▶ **PROBLEM DESCRIPTION**
Lines from the line with "layout, fill and taps aside: nand2_1" to the line with "u_core.u_btn.cnt: 20 flops" in the entries below, and only those, must be output exactly, with both ends included.

Start of AVAILABLE DATA

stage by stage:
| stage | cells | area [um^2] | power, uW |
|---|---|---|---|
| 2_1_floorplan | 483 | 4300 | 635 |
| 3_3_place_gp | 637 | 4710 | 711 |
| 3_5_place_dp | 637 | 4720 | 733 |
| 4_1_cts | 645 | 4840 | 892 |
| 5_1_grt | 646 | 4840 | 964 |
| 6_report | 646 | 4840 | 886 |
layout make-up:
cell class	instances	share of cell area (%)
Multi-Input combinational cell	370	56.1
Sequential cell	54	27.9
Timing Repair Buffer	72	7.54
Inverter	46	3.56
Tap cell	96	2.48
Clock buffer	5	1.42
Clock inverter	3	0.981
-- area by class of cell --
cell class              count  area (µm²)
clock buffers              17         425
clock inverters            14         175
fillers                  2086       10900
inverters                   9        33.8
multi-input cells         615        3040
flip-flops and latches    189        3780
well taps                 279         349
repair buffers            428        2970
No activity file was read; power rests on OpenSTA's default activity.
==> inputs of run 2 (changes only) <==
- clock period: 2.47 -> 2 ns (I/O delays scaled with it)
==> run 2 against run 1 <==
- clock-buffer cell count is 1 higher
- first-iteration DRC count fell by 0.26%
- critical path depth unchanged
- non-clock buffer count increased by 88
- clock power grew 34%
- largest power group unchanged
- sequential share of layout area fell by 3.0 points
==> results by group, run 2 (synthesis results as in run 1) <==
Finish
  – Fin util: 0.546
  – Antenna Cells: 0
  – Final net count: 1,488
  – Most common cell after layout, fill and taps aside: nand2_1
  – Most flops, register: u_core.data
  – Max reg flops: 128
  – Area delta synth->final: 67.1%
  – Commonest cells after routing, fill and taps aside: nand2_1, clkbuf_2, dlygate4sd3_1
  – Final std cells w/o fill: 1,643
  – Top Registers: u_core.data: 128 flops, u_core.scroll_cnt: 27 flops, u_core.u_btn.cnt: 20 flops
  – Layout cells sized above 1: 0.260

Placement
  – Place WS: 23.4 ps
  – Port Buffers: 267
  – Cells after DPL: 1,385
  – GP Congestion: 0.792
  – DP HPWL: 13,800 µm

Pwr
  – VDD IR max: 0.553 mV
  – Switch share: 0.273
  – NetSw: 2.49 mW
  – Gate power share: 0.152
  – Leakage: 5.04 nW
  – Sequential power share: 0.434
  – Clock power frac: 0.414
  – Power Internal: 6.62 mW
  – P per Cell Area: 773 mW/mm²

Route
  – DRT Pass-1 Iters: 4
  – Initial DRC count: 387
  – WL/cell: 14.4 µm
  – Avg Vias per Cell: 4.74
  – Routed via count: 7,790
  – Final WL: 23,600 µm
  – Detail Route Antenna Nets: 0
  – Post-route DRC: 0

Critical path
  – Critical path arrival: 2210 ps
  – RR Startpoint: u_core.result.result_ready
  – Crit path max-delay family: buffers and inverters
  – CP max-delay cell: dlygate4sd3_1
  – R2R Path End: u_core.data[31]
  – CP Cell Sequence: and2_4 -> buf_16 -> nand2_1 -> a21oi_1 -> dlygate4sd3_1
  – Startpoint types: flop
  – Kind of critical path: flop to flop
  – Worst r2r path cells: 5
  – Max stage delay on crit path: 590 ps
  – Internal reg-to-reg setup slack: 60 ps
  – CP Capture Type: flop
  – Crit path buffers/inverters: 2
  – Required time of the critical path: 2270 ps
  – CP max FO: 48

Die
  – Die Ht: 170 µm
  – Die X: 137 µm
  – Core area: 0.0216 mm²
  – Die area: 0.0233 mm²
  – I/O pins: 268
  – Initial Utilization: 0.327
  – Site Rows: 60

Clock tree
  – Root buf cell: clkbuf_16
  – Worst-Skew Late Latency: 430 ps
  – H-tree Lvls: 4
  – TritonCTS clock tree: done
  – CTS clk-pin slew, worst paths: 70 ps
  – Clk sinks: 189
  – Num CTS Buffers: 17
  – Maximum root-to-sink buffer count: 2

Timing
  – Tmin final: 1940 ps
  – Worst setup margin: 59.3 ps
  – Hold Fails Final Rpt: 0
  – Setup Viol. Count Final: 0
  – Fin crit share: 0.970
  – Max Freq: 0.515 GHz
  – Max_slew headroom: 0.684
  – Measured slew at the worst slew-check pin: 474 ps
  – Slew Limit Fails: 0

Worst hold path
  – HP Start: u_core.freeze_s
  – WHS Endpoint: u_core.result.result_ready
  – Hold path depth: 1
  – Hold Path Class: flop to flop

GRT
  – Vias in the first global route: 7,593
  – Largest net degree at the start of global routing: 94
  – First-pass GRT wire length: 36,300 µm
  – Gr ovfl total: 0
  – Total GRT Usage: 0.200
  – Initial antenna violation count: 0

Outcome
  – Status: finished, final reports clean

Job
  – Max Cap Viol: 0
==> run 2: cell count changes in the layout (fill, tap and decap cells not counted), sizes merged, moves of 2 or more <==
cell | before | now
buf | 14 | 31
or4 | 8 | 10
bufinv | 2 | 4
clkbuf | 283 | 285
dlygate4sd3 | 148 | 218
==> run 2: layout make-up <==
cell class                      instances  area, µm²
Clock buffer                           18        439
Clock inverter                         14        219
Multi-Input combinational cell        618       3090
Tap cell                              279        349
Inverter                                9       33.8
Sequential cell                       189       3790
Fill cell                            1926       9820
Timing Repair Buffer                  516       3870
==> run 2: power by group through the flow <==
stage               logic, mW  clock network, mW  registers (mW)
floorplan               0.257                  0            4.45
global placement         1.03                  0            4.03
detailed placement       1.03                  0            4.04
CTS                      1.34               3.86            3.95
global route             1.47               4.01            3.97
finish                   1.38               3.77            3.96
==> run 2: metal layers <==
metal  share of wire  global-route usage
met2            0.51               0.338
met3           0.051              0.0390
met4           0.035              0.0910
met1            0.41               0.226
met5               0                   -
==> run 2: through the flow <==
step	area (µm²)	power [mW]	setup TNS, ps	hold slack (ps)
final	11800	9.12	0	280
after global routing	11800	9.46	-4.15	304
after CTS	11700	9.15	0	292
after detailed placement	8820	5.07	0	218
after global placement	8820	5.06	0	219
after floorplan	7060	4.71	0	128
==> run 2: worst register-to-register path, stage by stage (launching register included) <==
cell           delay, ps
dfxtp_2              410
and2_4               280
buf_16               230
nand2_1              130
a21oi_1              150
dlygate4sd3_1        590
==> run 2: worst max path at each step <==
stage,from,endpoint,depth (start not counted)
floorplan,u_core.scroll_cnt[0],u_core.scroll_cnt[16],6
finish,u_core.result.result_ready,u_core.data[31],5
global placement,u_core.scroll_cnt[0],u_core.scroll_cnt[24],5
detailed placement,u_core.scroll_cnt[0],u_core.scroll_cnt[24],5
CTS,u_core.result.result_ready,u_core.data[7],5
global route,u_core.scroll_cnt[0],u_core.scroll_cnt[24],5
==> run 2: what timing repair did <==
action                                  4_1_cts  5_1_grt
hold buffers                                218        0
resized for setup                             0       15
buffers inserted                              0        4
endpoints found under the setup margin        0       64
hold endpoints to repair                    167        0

End of AVAILABLE DATA

▶ **SOLUTION FOR THIS PROBLEM**
  – Most common cell after layout, fill and taps aside: nand2_1
  – Most flops, register: u_core.data
  – Max reg flops: 128
  – Area delta synth->final: 67.1%
  – Commonest cells after routing, fill and taps aside: nand2_1, clkbuf_2, dlygate4sd3_1
  – Final std cells w/o fill: 1,643
  – Top Registers: u_core.data: 128 flops, u_core.scroll_cnt: 27 flops, u_core.u_btn.cnt: 20 flops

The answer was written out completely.